Ecological mechanisms, including deterministic processes (e.g., host selection, immune response, etc.) and stochastic processes (e.g., environmental factors, stress, chemical exposure, etc.), can simultaneously affect bacterial community structure. To assess their relative advantages in controlling the salivary microbiome, the present application quantified the null-model-based probability of flight using the Bray-Curtis and weighted UniFrac (weighted UniFrac) distance-air model. FIG. 1 shows the probability-dependent distribution of the null models of the microbiome assembly of OSF and OSCC-OSF patients calculated from Bray-Curtis and weighted UniFrac distance functions, respectively. As shown in the figure, in both distance measurements, all the mean random probabilities in both OSF and OSCC-OSF groups (carbohydrates) exceed 50%, indicating that the stochastic process contributes more to the salivary microbiome assembly (salivary microbiome assembly) than to the host selection, i.e., the stochastic process dominates the formation of the salivary microbiome. It is noted that the mean over time probability for the OSCC-OSF group is higher than for the OSF group, which also indicates that the random advantage may be enhanced due to oral canceration.

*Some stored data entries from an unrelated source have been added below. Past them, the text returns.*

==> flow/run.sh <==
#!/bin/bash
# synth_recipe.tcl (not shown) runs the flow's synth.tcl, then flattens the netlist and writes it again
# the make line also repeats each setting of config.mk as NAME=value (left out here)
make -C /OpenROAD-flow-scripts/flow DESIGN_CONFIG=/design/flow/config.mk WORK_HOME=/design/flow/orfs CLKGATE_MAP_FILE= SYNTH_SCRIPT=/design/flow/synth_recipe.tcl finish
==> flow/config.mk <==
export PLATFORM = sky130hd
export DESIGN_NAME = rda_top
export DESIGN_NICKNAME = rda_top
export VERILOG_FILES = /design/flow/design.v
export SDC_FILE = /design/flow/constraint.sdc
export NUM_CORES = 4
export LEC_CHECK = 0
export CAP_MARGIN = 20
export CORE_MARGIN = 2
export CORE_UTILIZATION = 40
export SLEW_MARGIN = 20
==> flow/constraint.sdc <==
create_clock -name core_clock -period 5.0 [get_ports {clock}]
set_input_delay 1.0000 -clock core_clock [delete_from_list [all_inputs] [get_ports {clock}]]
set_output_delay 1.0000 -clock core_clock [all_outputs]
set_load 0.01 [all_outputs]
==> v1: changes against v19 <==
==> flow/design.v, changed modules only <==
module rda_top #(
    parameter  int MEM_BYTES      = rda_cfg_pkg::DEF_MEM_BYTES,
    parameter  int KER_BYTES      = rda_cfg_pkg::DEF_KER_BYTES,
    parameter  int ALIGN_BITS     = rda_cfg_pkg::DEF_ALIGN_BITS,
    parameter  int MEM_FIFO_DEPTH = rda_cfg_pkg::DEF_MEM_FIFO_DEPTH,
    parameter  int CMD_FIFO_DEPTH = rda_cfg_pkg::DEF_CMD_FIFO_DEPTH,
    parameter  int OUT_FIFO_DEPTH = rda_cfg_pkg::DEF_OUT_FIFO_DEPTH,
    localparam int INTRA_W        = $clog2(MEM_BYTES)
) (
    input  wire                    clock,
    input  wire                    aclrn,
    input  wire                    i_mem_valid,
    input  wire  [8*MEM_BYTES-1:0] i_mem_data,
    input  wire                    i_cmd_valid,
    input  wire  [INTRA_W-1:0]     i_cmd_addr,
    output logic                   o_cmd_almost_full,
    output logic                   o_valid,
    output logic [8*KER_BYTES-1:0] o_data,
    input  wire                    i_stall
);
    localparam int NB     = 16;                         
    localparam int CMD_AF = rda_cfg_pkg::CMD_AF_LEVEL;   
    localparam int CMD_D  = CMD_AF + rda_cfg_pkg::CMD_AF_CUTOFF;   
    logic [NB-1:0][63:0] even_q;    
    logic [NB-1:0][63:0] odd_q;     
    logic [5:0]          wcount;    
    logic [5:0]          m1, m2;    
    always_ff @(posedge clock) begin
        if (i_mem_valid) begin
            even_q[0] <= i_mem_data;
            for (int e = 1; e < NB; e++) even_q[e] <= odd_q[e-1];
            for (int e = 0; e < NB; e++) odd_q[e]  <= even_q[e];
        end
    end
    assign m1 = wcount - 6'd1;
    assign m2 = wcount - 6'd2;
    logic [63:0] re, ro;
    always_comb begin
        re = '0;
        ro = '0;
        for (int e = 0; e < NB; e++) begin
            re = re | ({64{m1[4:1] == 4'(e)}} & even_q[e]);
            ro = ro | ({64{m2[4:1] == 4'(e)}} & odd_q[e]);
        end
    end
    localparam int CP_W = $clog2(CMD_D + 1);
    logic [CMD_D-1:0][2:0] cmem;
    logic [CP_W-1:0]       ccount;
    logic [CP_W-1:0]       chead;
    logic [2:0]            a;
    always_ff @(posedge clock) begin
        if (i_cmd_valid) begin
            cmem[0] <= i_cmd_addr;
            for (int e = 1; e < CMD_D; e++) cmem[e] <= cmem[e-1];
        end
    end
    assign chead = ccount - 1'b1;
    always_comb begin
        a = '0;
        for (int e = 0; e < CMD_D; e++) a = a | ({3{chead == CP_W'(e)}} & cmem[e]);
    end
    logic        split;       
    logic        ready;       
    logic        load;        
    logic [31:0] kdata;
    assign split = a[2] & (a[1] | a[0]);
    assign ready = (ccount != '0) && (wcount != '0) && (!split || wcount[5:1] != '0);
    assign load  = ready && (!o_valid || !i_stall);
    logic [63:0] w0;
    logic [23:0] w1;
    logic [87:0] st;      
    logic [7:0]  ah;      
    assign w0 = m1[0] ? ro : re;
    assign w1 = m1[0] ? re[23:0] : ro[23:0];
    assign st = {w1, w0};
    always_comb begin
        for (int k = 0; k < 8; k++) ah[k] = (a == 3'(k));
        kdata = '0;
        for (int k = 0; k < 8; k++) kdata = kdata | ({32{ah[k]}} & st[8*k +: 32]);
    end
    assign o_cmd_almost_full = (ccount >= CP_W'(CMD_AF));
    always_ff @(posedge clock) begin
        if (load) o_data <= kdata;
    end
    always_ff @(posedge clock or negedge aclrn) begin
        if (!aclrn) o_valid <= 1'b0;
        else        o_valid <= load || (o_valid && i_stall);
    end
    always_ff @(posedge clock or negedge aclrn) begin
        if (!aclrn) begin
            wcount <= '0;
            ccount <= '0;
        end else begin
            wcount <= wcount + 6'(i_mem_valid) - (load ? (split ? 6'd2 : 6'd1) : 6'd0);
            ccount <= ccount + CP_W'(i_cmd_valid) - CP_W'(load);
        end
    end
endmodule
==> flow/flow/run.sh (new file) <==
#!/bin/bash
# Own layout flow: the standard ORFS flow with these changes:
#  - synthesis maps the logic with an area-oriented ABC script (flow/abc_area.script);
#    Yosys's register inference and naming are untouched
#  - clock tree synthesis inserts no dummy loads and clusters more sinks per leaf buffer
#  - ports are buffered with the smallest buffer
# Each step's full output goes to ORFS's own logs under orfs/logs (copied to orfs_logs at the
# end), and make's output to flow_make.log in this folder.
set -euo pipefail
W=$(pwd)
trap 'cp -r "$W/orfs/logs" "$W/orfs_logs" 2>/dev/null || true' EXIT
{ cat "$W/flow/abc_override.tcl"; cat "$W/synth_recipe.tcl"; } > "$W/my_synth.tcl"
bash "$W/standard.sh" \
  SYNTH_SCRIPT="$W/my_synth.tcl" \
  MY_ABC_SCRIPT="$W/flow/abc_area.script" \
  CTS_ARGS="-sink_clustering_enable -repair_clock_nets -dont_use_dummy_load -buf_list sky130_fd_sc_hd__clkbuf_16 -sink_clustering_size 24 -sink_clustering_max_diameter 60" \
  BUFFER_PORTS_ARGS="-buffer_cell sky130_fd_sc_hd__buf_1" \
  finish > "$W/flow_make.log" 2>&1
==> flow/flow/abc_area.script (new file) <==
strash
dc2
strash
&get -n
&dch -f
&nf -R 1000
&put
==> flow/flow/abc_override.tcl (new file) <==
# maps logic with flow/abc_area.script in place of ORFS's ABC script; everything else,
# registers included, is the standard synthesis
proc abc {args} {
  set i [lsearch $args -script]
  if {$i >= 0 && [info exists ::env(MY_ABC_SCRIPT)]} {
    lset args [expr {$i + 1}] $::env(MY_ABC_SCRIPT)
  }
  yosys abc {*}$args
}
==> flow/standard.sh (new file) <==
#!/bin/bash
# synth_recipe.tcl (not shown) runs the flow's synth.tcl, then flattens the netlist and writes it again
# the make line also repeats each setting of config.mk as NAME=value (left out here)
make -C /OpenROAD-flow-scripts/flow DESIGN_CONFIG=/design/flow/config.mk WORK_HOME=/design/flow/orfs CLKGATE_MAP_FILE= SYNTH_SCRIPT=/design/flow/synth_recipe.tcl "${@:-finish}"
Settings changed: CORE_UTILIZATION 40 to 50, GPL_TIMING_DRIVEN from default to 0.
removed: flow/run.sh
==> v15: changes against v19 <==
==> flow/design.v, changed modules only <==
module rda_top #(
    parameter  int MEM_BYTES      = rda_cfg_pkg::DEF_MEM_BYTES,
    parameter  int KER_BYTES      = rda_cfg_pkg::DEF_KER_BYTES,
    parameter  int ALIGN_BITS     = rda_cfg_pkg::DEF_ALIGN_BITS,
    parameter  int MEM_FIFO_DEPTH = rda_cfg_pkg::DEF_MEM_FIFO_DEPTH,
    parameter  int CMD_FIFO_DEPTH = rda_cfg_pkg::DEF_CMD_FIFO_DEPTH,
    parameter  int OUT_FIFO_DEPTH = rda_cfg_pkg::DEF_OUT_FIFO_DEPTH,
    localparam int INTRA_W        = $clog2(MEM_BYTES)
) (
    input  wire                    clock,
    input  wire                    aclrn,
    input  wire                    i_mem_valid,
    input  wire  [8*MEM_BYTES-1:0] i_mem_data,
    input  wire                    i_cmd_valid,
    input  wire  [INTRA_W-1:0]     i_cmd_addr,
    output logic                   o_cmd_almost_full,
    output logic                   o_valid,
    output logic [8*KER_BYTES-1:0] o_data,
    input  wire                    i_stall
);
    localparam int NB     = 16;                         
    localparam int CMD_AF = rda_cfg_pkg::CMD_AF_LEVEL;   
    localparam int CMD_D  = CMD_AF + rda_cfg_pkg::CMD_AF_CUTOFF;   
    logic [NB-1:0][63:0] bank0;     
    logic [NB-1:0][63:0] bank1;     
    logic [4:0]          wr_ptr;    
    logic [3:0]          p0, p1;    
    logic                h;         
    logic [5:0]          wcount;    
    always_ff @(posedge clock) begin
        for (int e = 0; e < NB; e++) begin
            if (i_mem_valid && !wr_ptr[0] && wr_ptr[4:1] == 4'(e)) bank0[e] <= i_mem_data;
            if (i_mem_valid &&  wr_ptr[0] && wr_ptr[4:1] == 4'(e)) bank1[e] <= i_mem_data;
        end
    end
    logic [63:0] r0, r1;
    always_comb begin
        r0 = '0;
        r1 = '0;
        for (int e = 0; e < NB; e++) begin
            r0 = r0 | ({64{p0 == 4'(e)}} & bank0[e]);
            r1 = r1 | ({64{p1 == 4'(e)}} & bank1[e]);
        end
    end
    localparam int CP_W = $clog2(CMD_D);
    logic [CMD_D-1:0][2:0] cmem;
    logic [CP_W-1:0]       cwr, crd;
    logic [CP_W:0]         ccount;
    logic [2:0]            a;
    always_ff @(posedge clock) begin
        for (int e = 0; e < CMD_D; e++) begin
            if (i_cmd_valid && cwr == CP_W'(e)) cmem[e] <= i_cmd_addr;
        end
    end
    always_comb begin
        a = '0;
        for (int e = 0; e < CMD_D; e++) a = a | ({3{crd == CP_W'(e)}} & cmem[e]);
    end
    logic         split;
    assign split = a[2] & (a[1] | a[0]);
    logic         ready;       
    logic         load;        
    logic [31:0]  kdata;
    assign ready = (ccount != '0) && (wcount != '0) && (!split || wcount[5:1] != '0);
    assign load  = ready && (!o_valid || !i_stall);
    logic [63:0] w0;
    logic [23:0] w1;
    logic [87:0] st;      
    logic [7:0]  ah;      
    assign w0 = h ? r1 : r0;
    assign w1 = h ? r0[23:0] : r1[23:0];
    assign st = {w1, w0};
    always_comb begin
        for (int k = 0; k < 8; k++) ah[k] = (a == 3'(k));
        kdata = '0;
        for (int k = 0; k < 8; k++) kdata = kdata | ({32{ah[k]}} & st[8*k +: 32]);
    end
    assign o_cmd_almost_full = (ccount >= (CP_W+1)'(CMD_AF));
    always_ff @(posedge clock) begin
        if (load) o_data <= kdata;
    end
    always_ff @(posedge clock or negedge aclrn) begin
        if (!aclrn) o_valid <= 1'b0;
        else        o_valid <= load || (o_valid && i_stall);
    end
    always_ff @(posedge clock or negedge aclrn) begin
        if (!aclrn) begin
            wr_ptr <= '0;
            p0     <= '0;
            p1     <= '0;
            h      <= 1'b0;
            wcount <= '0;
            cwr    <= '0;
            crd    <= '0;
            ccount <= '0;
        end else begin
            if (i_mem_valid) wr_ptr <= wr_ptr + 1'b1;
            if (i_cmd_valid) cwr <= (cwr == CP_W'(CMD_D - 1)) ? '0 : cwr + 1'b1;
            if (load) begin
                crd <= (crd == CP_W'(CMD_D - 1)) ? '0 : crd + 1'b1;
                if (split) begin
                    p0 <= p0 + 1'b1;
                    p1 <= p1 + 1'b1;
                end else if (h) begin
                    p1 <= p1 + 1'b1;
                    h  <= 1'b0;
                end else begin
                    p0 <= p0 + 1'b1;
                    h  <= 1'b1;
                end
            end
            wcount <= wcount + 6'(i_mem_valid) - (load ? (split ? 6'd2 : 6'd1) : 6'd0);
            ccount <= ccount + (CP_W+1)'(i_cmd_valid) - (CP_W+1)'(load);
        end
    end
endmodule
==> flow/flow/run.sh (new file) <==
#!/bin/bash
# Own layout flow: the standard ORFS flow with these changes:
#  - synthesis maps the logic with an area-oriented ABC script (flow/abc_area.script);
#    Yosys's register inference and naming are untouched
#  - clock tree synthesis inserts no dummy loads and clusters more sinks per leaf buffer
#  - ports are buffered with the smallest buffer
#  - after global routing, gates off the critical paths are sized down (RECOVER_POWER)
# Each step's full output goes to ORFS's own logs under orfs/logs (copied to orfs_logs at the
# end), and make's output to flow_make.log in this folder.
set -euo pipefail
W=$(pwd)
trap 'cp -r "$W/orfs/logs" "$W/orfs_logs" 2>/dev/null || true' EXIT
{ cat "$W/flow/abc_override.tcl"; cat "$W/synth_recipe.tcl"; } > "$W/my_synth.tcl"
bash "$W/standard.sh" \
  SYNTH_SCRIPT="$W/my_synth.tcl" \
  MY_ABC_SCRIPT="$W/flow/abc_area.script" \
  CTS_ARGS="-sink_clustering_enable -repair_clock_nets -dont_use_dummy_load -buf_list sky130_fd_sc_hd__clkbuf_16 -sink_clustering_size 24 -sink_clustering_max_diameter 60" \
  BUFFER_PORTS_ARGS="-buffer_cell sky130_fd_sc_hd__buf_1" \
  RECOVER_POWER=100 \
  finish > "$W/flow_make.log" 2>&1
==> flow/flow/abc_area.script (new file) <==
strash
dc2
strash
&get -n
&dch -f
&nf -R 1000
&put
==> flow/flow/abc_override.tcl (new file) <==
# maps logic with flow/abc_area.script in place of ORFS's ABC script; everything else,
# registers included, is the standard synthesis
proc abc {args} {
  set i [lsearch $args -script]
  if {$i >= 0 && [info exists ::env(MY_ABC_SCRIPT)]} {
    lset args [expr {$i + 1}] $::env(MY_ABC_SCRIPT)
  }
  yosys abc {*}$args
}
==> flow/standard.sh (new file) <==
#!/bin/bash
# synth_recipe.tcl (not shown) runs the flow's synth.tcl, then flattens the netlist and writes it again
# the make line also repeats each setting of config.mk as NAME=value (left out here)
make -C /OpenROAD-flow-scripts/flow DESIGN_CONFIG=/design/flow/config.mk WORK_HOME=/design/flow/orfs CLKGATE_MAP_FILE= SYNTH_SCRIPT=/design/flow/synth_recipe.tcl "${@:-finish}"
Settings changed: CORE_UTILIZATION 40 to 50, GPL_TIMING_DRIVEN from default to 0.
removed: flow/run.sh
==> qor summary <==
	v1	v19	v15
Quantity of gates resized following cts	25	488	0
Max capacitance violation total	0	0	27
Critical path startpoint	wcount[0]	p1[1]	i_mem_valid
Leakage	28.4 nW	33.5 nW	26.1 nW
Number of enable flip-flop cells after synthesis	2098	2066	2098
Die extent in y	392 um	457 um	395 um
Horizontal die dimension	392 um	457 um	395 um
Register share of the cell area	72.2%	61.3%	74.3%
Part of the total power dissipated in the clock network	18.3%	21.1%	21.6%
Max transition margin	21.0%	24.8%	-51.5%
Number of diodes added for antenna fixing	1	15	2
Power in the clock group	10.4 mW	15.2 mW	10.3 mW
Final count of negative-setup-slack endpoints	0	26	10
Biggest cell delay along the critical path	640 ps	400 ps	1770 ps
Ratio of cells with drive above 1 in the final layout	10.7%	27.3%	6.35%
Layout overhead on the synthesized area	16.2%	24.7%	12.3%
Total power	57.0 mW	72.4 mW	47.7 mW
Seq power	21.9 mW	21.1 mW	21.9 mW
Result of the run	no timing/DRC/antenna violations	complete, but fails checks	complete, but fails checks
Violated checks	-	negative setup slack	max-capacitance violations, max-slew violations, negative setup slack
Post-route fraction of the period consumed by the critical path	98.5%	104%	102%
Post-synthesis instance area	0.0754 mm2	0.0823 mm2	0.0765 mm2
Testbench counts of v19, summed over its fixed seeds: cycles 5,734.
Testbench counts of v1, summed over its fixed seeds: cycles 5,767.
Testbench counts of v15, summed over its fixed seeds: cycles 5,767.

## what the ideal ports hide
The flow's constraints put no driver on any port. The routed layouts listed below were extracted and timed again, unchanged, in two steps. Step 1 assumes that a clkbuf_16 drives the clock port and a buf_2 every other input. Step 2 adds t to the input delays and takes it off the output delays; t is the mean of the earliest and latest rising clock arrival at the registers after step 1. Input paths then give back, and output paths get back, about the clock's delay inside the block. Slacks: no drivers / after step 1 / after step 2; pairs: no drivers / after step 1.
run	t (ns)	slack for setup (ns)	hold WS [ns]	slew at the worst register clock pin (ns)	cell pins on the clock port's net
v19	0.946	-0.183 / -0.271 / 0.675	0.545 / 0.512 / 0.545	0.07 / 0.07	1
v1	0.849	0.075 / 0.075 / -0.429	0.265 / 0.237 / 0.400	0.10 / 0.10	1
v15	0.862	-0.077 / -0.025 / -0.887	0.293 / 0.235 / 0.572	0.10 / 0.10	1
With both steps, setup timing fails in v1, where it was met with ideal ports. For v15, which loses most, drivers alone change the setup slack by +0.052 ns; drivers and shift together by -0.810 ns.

It was further observed whether the oral health and smoking conditions caused changes in the composition of the microbiome (microbiome composition variation). The present application compares the microbiome structures of OSF and OSCC-OSF using four distance measurements, i.e., Jaccard distance, Bray-Curtis distance, unweighted UniFrac (unweighted UniFrac) distance, and weighted UniFrac (weighted UniFrac) distance, where unweighted and weighted UniFrac distances belong to phylogenetic distance measurements (phylogenetic distance measures), and where the weighting is based on the abundance of the microorganism. FIG. 2A shows the principal coordinate analysis of samples of the salivary microbiome from OSF and OSCC-OSF patients calculated according to Jaccard, Bray-Curtis, unweighed UniFrac and weighted UniFrac distance functions, respectively, and FIG. 2B shows the Adonis analysis of samples of the salivary microbiome from OSF and OSCC-OSF patients calculated according to Jaccard, Bray-Curtis, unweighed UniFrac and weighted UniFrac distance functions, respectively. In the principal coordinate analysis, as shown in FIG. 2A, the unweighted and weighted UniFrac distances are better able to distinguish OSFs from OSCC-OSFs in the reduced-dimensional coordinate space than the Jaccard and Bray-Curtis distances. The difference between the first two dominant coordinates (44.8%) was greater with the UniFrac distance than with the Jaccard and Bray-Curtis distances (< 26.1%). A distance-based Adonis analysis was then performed to test whether changes in microbiome composition were due to differences in the characteristics of the participating patients. As all patients in this application had chewed betel nuts, betel nut factors were excluded from the analysis. As shown in fig. 2B, the results of the tests using Bray-Curtis and weighted UniFrac distance showed that patient Age (Age), Smoking status (eating), drinking status (Alcohol), or oral health status, such as periodontal disease (periodontal condition) and OSF carcinogenesis (OSF carcinogenesis), were not significantly associated with changes in microbiome composition. However, based on the results of the tests using Jaccard and unweighted UniFrac distance, it was shown that OSF carcinogenesis (OSF vs. OSCC-OSF) and smoking status significantly affected changes in microbiome composition (P < 0.05). That is, oral health and smoking conditions do result in changes in the microbiome composition.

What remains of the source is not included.